Aber in seiner Selbstverständlichkeit bleibt einem der eigene Körper auch fremd, nicht nur im Schmerz. Er entzieht sich der Kontrolle und führt sein Eigenleben. Seine Aktivität bleibt in weiten Bereichen unbewußt, das Herz schlägt fern aller bewußten Steuerungen, um schließlich innezuhalten und nie wieder zu schlagen.
Die Selbstverständlichkeit wie die Fremdheit des Körpers sind erfahrbar und bleiben letztlich unbegreiflich. Den Körper als Geheimnis zu betrachten, ist deshalb eine Form des Realismus. Dieser Realismus bewahrt in gleicher Weise davor, den Köper zu unterschätzen wie ihn zu überschätzen.

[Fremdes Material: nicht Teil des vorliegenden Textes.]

===== src/rtl/axi_write_slave.sv =====
// AXI write-channel slave: AW requests are queued in a FIFO, each burst's W beats go out on a simple
// memory write port, and one B response is returned per burst in acceptance order.
module axi_write_slave #(
  parameter int ID_WIDTH   = 4,
  parameter int ADDR_WIDTH = 32,
  parameter int DATA_WIDTH = 32,
  parameter int AW_DEPTH   = 4
) (
  input  logic                    sig_clock,
  input  logic                    sig_reset,
  input  logic [ID_WIDTH-1:0]     awid,
  input  logic [ADDR_WIDTH-1:0]   awaddr,
  input  logic [7:0]              awlen,
  input  logic [2:0]              awsize,
  input  logic [1:0]              awburst,
  input  logic                    awvalid,
  output logic                    awready,
  input  logic [DATA_WIDTH-1:0]   wdata,
  input  logic [DATA_WIDTH/8-1:0] wstrb,
  input  logic                    wlast,
  input  logic                    wvalid,
  output logic                    wready,
  output logic [ID_WIDTH-1:0]     bid,
  output logic [1:0]              bresp,
  output logic                    bvalid,
  input  logic                    bready,
  output logic                    mem_we,
  output logic [ADDR_WIDTH-1:0]   mem_addr,
  output logic [DATA_WIDTH-1:0]   mem_wdata,
  output logic [DATA_WIDTH/8-1:0] mem_wstrb
);
  localparam int STRB_WIDTH = DATA_WIDTH / 8;
  localparam int PTR_W      = (AW_DEPTH > 1) ? $clog2(AW_DEPTH) : 1;
  localparam int CNT_W      = PTR_W + 1;

  localparam logic [1:0] RESP_OKAY   = 2'b00;
  localparam logic [1:0] RESP_SLVERR = 2'b10;
  localparam logic [1:0] BURST_INCR  = 2'b01;

  typedef struct packed {
    logic [ID_WIDTH-1:0]   id;
    logic [ADDR_WIDTH-1:0] addr;
    logic [7:0]            len;
    logic [2:0]            size;
    logic [1:0]            burst;
  } aw_req_t;

  typedef enum logic [1:0] {S_IDLE, S_DATA, S_RESP} state_t;

  // AW queue
  aw_req_t          fifo_q [AW_DEPTH];
  aw_req_t          fifo_d [AW_DEPTH];
  logic [PTR_W-1:0] wr_ptr_q, wr_ptr_d;
  logic [PTR_W-1:0] rd_ptr_q, rd_ptr_d;
  logic [CNT_W-1:0] cnt_q, cnt_d;
  aw_req_t          head;
  logic             push, pop;

  // Burst context
  state_t                state_q, state_d;
  logic [ID_WIDTH-1:0]   id_q, id_d;
  logic [ADDR_WIDTH-1:0] addr_q, addr_d;
  logic [7:0]            len_q, len_d;
  logic [2:0]            size_q, size_d;
  logic [1:0]            burst_q, burst_d;
  logic [7:0]            beat_q, beat_d;
  logic                  aw_err_q, aw_err_d;
  logic                  wl_err_q, wl_err_d;
  logic                  last_beat;

  // Registered outputs
  logic                  wready_q, wready_d;
  logic                  bvalid_q, bvalid_d;
  logic [ID_WIDTH-1:0]   bid_q, bid_d;
  logic [1:0]            bresp_q, bresp_d;
  logic                  mem_we_q, mem_we_d;
  logic [ADDR_WIDTH-1:0] mem_addr_q, mem_addr_d;
  logic [DATA_WIDTH-1:0] mem_wdata_q, mem_wdata_d;
  logic [STRB_WIDTH-1:0] mem_wstrb_q, mem_wstrb_d;

  // Gated by reset so the port reads low while reset is held, not just after the first edge.
  assign awready = !sig_reset && (cnt_q != CNT_W'(AW_DEPTH));
  assign push    = awvalid && awready;
  assign pop     = (state_q == S_IDLE) && (cnt_q != '0);
  assign head    = fifo_q[rd_ptr_q];

  always_comb begin
    fifo_d   = fifo_q;
    wr_ptr_d = wr_ptr_q;
    rd_ptr_d = rd_ptr_q;
    if (push) begin
      fifo_d[wr_ptr_q] = '{id: awid, addr: awaddr, len: awlen, size: awsize, burst: awburst};
      wr_ptr_d         = wr_ptr_q + PTR_W'(1);
    end
    if (pop) rd_ptr_d = rd_ptr_q + PTR_W'(1);
    cnt_d = cnt_q + CNT_W'(push) - CNT_W'(pop);
  end

  assign last_beat = (beat_q == len_q);

  always_comb begin
    state_d     = state_q;
    id_d        = id_q;
    addr_d      = addr_q;
    len_d       = len_q;
    size_d      = size_q;
    burst_d     = burst_q;
    beat_d      = beat_q;
    aw_err_d    = aw_err_q;
    wl_err_d    = wl_err_q;
    wready_d    = wready_q;
    bvalid_d    = bvalid_q;
    bid_d       = bid_q;
    bresp_d     = bresp_q;
    mem_we_d    = 1'b0;
    mem_addr_d  = mem_addr_q;
    mem_wdata_d = mem_wdata_q;
    mem_wstrb_d = mem_wstrb_q;
    case (state_q)
      S_IDLE: begin
        if (pop) begin
          id_d     = head.id;
          addr_d   = head.addr;
          len_d    = head.len;
          size_d   = head.size;
          burst_d  = head.burst;
          beat_d   = '0;
          // WRAP and reserved bursts, and beats wider than the bus, are refused
          aw_err_d = head.burst[1] || ((32'd1 << head.size) > 32'(STRB_WIDTH));
          wl_err_d = 1'b0;
          wready_d = 1'b1;
          state_d  = S_DATA;
        end
      end
      S_DATA: begin
        if (wvalid && wready_q) begin
          mem_we_d    = !aw_err_q;
          mem_addr_d  = addr_q;
          mem_wdata_d = wdata;
          mem_wstrb_d = wstrb;
          if (burst_q == BURST_INCR) addr_d = addr_q + (ADDR_WIDTH'(1) << size_q);
          beat_d = beat_q + 8'd1;
          // A misplaced wlast only poisons the response; the beats are still written.
          if (wlast != last_beat) wl_err_d = 1'b1;
          if (last_beat) begin
            wready_d = 1'b0;
            bvalid_d = 1'b1;
            bid_d    = id_q;
            bresp_d  = (aw_err_q || wl_err_q || (wlast != last_beat)) ? RESP_SLVERR : RESP_OKAY;
            state_d  = S_RESP;
          end
        end
      end
      S_RESP: begin
        if (bready) begin
          bvalid_d = 1'b0;
          state_d  = S_IDLE;
        end
      end
      default: state_d = S_IDLE;
    endcase
  end

  always_ff @(posedge sig_clock or posedge sig_reset) begin
    if (sig_reset) begin
      for (int i = 0; i < AW_DEPTH; i++) fifo_q[i] <= '0;
      wr_ptr_q    <= '0;
      rd_ptr_q    <= '0;
      cnt_q       <= '0;
      state_q     <= S_IDLE;
      id_q        <= '0;
      addr_q      <= '0;
      len_q       <= '0;
      size_q      <= '0;
      burst_q     <= '0;
      beat_q      <= '0;
      aw_err_q    <= 1'b0;
      wl_err_q    <= 1'b0;
      wready_q    <= 1'b0;
      bvalid_q    <= 1'b0;
      bid_q       <= '0;
      bresp_q     <= '0;
      mem_we_q    <= 1'b0;
      mem_addr_q  <= '0;
      mem_wdata_q <= '0;
      mem_wstrb_q <= '0;
    end else begin
      fifo_q      <= fifo_d;
      wr_ptr_q    <= wr_ptr_d;
      rd_ptr_q    <= rd_ptr_d;
      cnt_q       <= cnt_d;
      state_q     <= state_d;
      id_q        <= id_d;
      addr_q      <= addr_d;
      len_q       <= len_d;
      size_q      <= size_d;
      burst_q     <= burst_d;
      beat_q      <= beat_d;
      aw_err_q    <= aw_err_d;
      wl_err_q    <= wl_err_d;
      wready_q    <= wready_d;
      bvalid_q    <= bvalid_d;
      bid_q       <= bid_d;
      bresp_q     <= bresp_d;
      mem_we_q    <= mem_we_d;
      mem_addr_q  <= mem_addr_d;
      mem_wdata_q <= mem_wdata_d;
      mem_wstrb_q <= mem_wstrb_d;
    end
  end

  assign wready    = wready_q;
  assign bvalid    = bvalid_q;
  assign bid       = bid_q;
  assign bresp     = bresp_q;
  assign mem_we    = mem_we_q;
  assign mem_addr  = mem_addr_q;
  assign mem_wdata = mem_wdata_q;
  assign mem_wstrb = mem_wstrb_q;

endmodule


===== config.mk =====
export PLATFORM = sky130hd
export DESIGN_NAME = axi_write_slave
export DESIGN_NICKNAME = d
export VERILOG_FILES = /design/src/rtl/axi_write_slave.sv
export SDC_FILE = /design/constraint.sdc
export NUM_CORES = 1
export LEC_CHECK = 0
export CAP_MARGIN = 30
export CORE_ASPECT_RATIO = 0.75
export CORE_MARGIN = 1
export CORE_UTILIZATION = 57
export CTS_BUF_LIST = sky130_fd_sc_hd__clkbuf_16
export DETAILED_ROUTE_END_ITERATION = 12
export GPL_ROUTABILITY_DRIVEN = 0
export HOLD_SLACK_MARGIN = 0.03
export PLACE_DENSITY = 0.8
export REMOVE_ABC_BUFFERS = 1
export SETUP_SLACK_MARGIN = 0.4
export SLEW_MARGIN = 20
export SYNTH_ARGS = -nofsm -noshare
export SYNTH_HDL_FRONTEND = slang
export SYNTH_SLANG_ARGS = --single-unit

===== constraint.sdc =====
create_clock -name sig_clock -period 18.75 [get_ports sig_clock]
set_input_delay 5.625 -clock sig_clock [delete_from_list [all_inputs] [get_ports sig_clock]]
set_output_delay 5.625 -clock sig_clock [all_outputs]
set_load 0.02 [all_outputs]

==> impl_metrics.yaml <==
floorplan:
  die_height_um: 145
  ios: 169
  floorplan.rows: 51
  fp.dieW_um: 192
  die_area_um2: 27800
  design.core.area_um2: 26300
  floorplan.initialDensity: 0.588
timing:
  setup_repair_after_global_routing_missed_its_margin: "false"
  fin_tns_setup_ns: 0
  timing.fmax_ghz: 0.0795
  timing.clock.skew_ns: 0.0183
  timing.final.max_slew_violations: 0
  whs_ns: 0.473
  setup_slack_ns: 6.17
  fin_crit_sh: 0.671
  maxSlewHeadroom: 0.310
  final_hold_violations: 0
  setup_violations: 0
  min_period_ns: 12.58
  worst-slew-pin-transition_ns: 1.03
clock_network:
  clk_pin_slew_worst_paths_ns: 0.06
  ctsHoldBuffers: 0
  cts_tree: "yes"
  cts_max_level: 2
  cts.repair_timing.setup_buffer_count: 0
  clk_path_buf_depth: 3
  ctsResizeCount: 0
  clock_sink_count: 340
  clock_insertion_delay_worst_skew_ns: 0.52
  cts-buffers-inserted: 34
  root_buffer: "sky130_fd_sc_hd__clkbuf_16"
drt:
  detail_route.iter0.violations: 813
  dr_wl_cell_um: 19.6
  route.final.wire_length_um: 34700
  route.detailed.vias_per_inst: 5.87
  drt_first_pass_iters: 5
  drcViolationCount: 0
  detailroute.via_count: 10400
  route.antenna.remaining_nets: 0
logic_synthesis:
  yosys_warnings: 0
  synth.avg_cell_area_um2: 12.2
  synth_top_family_by_area: "multiplexers"
  asyncSetResetFlopFracSynth: 1.00
  synthesis.instances: 1263
  synth-main-ff-cell: "sky130_fd_sc_hd__dfrtp_1"
  fraction_of_the_mapped_netlist_area_in_simple_logic_gates: 0.118
  yosys.area_share.adder: 0.0147
  yosysSeqAreaShare: 0.550
  synth_area_um2: 15500
  count_of_state_elements_after_synthesis: 340
  multiplexer_share_of_the_synthesized_area: 0.218
  synth_compound_area_frac: 0.0559
  synthDistinctLibCells: 72
  synth-edff-count: 0
  synth-xor-area-share: 0.0125
critical_path:
  slowest_delay_ns: 0.63
  number_of_buffers_and_inverters_on_the_critical_path: 2
  critical_path.cell_chain: "clkdlybuf4s50_1 -> a21oi_1 -> clkdlybuf4s50_1"
  timing.critical_path.arrival_ns: 6.95
  start_kind: "input port"
  critPathCaptureType: "output port"
  critPathSlowestCell: "sky130_fd_sc_hd__clkdlybuf4s50_1"
  worst_ep_required_time_ns: 13.12
  crit_fanout: 2
  critPathKind: "in2out"
  worst_path_dominant_cell_family: "buffers and inverters"
  worst_path_most_repeated_cell: "sky130_fd_sc_hd__clkdlybuf4s50_1"
flow_run:
  drv_cap: 0
place:
  pre_cts_slack_ns: 6.17
  placed_cells_incl_taps: 1710
  buffer_ports.inserted: 167
  post-dp-hpwl_um: 21200
finish:
  design.final.nets: 1510
  antenna-diode-count: 0
  flow.area_growth_from_synthesis_pct: 19.5
  fill_cells: 1861
  layout-drive-gt1-share: 0.0890
  final-instance-count-excl-fill: 1771
global_route:
  grt_start_max_net_pins: 188
  grt_remaining_overflow: 0
  grt_use_total: 0.260
  number_of_global_route_vias_before_repair: 10500
  number_of_antenna_violations_at_the_first_check_in_global_routing: 1
  grt_first_pass_wirelength_um: 56000
power_and_ir_drop:
  pwr_density_cell_nw_per_um2: 168
  leakagePower_nw: 8.35
  vdd_ir_drop_max_mv: 0.0833
status:
  run_status: "complete, no violations"
min_path:
  class_of_the_tightest_hold_or_removal_check: "reg2reg"
-- cells in the final DEF, fill, tap and decap left out, types with 9 or more instances in the layout --
cell type	n
sky130_fd_sc_hd__nand4_1	9
sky130_fd_sc_hd__ha_1	15
sky130_fd_sc_hd__clkdlybuf4s50_1	167
sky130_fd_sc_hd__a21oi_1	23
sky130_fd_sc_hd__mux2_1	200
sky130_fd_sc_hd__o21ai_0	13
sky130_fd_sc_hd__dfrtp_1	338
sky130_fd_sc_hd__nor2_1	45
sky130_fd_sc_hd__inv_1	26
sky130_fd_sc_hd__clkinv_1	9
sky130_fd_sc_hd__buf_4	10
sky130_fd_sc_hd__nand3_1	23
sky130_fd_sc_hd__and3_1	11
sky130_fd_sc_hd__clkbuf_16	37
sky130_fd_sc_hd__nand2_1	267
sky130_fd_sc_hd__mux4_2	49
sky130_fd_sc_hd__o21ai_1	15
sky130_fd_sc_hd__xnor2_1	18
sky130_fd_sc_hd__nor3_1	10
-- worst register-to-register path: cells and delay by family (launching register included) --
family | cells | cell delay (ns)
compound gates | 3 | 1.00
fa+ha+maj | 1 | 0.45
flops | 1 | 0.48
simple gates | 3 | 1.04
-- layout make-up --
type | instances | area (um^2) | share of cell area
Timing Repair Buffer | 180 | 1820 | 0.0986
Inverter | 21 | 86.3 | 0.00467
Tap cell | 344 | 430 | 0.0233
Multi-Input combinational cell | 825 | 6520 | 0.353
Sequential cell | 340 | 8510 | 0.461
Clock inverter | 24 | 175 | 0.00948
Clock buffer | 37 | 926 | 0.0501
-- report_power, final --
group,switching (mW),internal (mW),total (mW),leakage [nW]
sequential,0.208,1.07,1.27,4.18
clock,0.280,0.395,0.675,0.569
combinational,0.597,0.565,1.16,3.61
total,1.09,2.03,3.11,8.35
-- sequential cells by signal, indices dropped and copies added (netlist names), 3 cells and up --
signal,cells
addr_q,32
beat_q,8
bid,4
cnt_q,3
fifo_q,196
id_q,4
len_q,8
mem_addr,32
mem_wdata,32
mem_wstrb,4
size_q,3
-- layer usage --
metal | vias up | track usage | wire length, um
met5 | - | 0 | 13
met4 | 2 | 0.0779 | 758
met3 | 57 | 0.0366 | 1890
met2 | 300 | 0.416 | 16100
met1 | 5300 | 0.371 | 15900
li1 | 4734 | - | -
-- Yosys cell counts, types with 3 or more instances --
cell type                  instances  area (um^2)
sky130_fd_sc_hd__mux4_2           49         1100
sky130_fd_sc_hd__ha_1             15          188
sky130_fd_sc_hd__a311oi_1          7         61.3
sky130_fd_sc_hd__nor3b_1           6         45.0
sky130_fd_sc_hd__buf_1             9         33.8
sky130_fd_sc_hd__inv_1            20         75.1
sky130_fd_sc_hd__nor3_1           10         50.1
sky130_fd_sc_hd__a21o_1            4         30.0
sky130_fd_sc_hd__buf_2            30          150
sky130_fd_sc_hd__nand3_1          23          115
sky130_fd_sc_hd__o211ai_1          7         52.6
sky130_fd_sc_hd__and2_1            6         37.5
sky130_fd_sc_hd__dfrtp_1         340         8510
sky130_fd_sc_hd__nor2_1           46          173
sky130_fd_sc_hd__o21ai_0          13         65.1
sky130_fd_sc_hd__xnor2_1          18          158
sky130_fd_sc_hd__buf_6             5         56.3
sky130_fd_sc_hd__o22a_1            4         35.0
sky130_fd_sc_hd__nand2_1         267         1000
sky130_fd_sc_hd__a41oi_1           3         26.3
sky130_fd_sc_hd__mux2_1          200         2250
sky130_fd_sc_hd__or3_1             4         25.0
sky130_fd_sc_hd__nand4_1           9         56.3
sky130_fd_sc_hd__clkbuf_1         27          101
sky130_fd_sc_hd__and3_1           11         68.8
sky130_fd_sc_hd__and4_1            4         35.0
sky130_fd_sc_hd__nand2_2           4         25.0
sky130_fd_sc_hd__buf_4             6         45.0
sky130_fd_sc_hd__nor2b_1           3         18.8
sky130_fd_sc_hd__o32a_1            3         30.0
sky130_fd_sc_hd__a211oi_1          8         60.1
sky130_fd_sc_hd__o211a_1           4         40.0
sky130_fd_sc_hd__a21oi_1          23          115
sky130_fd_sc_hd__a31oi_1           7         43.8
sky130_fd_sc_hd__o21ai_1          15         75.1
sky130_fd_sc_hd__xor2_1            4         35.0
sky130_fd_sc_hd__nand2b_1          3         18.8
-- logic make-up (layout without fill, tap and decap cells) --
group	after synthesis	after routing
other cells	1	1
compound gates	121	121
fa+ha+maj	17	17
mux	251	251
simple gates	413	413
xor+xnor	22	22
buf+inv	98	262
flops	340	340
-- final timing paths --
kind,slack (ns),end,depth (start not counted),from
worst max-delay path,6.17,awready,3,sig_reset
worst min-delay path,0.47,mem_wdata[23],2,mem_wdata[23]
worst max register to register,15.63,addr_q[22],7,size_q[0]
worst min register to register,0.47,mem_wdata[23],2,mem_wdata[23]
max in group asynchronous,11.78,fifo_q[161],3,sig_reset
min in group asynchronous,5.59,fifo_q[138],2,sig_reset
-- through the flow --
step	total power [mW]	utilization	cell area (um^2)
after floorplan	2.02	-	15100
after global placement	2.37	0.659	17300
after detailed placement	2.45	0.661	17400
after CTS	3.14	0.703	18500
after global routing	3.31	0.703	18500
final	3.11	0.703	18500
Power figures use the tool's default switching activity.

Genausowenig auslotbar wie der Körper sind das eigene Ich und das Bewußtsein seiner selbst, jeder Mensch bleibt nicht nur den anderen ein Geheimnis, sondern auch sich selbst. Diese Unauslotbarkeit ist eine prinzipielle Größe und durch die umfassendste Selbsterforschung und Reflexion auf sich selbst nicht aufhebbar.